(RECORDS SHOWN)

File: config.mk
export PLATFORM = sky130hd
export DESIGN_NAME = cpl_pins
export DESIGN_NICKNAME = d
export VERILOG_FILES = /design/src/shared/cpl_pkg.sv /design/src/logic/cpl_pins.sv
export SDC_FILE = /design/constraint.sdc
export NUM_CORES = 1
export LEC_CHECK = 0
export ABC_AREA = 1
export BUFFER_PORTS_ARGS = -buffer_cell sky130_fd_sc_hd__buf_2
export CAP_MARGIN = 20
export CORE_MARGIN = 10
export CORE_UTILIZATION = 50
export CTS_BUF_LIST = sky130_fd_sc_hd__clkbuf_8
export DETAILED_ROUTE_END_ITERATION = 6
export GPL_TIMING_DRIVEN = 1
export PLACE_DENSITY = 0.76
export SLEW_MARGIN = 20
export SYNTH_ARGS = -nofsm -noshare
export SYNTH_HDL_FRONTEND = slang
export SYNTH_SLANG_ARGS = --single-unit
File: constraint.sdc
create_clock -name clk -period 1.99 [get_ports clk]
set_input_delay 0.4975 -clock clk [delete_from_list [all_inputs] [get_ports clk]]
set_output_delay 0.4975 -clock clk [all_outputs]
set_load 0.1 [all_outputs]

(End RECORDS SHOWN)
(RECORDS SHOWN)

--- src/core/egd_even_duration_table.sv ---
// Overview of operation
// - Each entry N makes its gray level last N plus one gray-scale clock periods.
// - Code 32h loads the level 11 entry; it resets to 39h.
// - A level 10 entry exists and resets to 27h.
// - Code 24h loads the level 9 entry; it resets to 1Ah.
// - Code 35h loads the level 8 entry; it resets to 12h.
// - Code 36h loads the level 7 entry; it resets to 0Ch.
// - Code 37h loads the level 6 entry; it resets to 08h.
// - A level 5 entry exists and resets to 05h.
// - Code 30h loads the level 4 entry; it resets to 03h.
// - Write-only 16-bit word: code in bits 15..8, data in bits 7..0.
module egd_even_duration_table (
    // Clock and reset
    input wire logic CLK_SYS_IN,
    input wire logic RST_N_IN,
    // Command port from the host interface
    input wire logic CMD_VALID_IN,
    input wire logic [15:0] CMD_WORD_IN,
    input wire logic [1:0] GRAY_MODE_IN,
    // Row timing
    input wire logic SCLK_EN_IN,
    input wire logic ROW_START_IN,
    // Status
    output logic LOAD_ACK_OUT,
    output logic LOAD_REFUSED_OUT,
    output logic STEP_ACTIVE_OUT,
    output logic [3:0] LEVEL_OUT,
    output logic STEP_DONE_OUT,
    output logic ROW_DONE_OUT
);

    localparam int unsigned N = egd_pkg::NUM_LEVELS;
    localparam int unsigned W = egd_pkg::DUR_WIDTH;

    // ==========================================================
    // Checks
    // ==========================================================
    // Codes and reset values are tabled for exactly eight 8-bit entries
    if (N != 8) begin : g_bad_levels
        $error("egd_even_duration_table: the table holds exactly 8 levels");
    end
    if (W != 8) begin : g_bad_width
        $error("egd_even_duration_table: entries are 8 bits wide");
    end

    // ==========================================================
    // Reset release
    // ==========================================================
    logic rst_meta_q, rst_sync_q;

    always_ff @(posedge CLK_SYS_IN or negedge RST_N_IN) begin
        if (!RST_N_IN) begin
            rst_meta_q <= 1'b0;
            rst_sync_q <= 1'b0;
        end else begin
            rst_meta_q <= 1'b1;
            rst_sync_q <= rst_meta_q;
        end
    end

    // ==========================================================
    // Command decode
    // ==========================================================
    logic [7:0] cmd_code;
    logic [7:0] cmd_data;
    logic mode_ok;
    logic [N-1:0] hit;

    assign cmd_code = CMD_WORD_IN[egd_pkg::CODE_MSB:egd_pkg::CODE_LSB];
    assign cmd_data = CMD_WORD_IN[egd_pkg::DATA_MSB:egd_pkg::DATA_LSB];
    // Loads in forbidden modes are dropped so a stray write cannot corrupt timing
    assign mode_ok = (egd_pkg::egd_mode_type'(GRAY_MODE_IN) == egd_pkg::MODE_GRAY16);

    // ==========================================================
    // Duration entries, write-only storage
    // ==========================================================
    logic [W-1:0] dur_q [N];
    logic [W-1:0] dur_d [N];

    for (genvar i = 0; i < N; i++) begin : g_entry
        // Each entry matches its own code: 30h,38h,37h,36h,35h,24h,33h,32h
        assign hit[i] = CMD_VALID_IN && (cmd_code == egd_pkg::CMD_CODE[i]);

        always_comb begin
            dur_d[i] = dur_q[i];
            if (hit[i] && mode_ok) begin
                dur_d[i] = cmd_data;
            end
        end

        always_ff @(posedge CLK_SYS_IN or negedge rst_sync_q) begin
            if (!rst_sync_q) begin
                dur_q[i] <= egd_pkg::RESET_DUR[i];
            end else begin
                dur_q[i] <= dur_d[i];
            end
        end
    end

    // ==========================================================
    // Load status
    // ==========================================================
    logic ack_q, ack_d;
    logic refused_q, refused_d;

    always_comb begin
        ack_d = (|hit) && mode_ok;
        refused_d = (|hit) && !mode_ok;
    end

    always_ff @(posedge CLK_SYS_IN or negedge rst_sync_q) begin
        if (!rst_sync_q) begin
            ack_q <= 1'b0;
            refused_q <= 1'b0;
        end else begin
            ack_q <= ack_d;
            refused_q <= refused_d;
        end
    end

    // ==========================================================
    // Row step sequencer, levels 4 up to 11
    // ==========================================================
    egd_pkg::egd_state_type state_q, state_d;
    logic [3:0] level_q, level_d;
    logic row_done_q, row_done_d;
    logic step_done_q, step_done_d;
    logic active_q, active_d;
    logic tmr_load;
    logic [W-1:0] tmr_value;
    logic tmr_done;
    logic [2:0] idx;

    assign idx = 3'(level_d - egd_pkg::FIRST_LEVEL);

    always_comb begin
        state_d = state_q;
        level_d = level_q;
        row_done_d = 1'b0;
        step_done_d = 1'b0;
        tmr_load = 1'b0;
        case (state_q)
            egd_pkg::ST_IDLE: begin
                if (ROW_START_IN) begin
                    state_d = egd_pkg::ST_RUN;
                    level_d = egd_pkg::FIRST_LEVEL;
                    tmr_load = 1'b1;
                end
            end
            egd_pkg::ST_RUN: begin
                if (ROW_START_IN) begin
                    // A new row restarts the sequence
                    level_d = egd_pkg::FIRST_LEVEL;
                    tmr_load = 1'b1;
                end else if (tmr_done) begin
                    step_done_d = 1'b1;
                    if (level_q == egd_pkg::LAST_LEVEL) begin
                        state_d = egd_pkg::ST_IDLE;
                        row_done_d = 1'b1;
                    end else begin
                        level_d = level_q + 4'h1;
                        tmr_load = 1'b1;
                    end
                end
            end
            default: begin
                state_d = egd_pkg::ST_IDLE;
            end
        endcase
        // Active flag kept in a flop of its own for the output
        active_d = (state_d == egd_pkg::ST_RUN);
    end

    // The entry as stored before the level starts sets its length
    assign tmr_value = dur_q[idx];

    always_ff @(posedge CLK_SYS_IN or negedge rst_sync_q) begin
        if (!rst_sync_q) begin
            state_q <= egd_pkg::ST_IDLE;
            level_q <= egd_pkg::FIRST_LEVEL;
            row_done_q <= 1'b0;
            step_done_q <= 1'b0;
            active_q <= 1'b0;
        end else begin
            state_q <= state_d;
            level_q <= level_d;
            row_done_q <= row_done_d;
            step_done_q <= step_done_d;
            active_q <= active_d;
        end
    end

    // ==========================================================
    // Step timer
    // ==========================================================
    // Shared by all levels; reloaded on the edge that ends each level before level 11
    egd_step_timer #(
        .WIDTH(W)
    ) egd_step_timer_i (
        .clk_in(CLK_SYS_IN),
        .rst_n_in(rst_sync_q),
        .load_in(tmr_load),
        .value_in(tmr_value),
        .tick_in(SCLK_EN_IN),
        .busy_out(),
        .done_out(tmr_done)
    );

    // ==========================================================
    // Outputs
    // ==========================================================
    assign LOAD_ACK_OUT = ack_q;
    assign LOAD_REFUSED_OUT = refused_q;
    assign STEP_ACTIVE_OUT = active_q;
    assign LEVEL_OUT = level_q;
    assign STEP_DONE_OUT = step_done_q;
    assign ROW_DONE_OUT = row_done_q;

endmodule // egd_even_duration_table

(End RECORDS SHOWN)

_ASSIGNMENT_
Pull out all lines containing the word "before" from the entries above.

_ANSWER TO THIS EXERCISE_
    // The entry as stored before the level starts sets its length
    // Shared by all levels; reloaded on the edge that ends each level before level 11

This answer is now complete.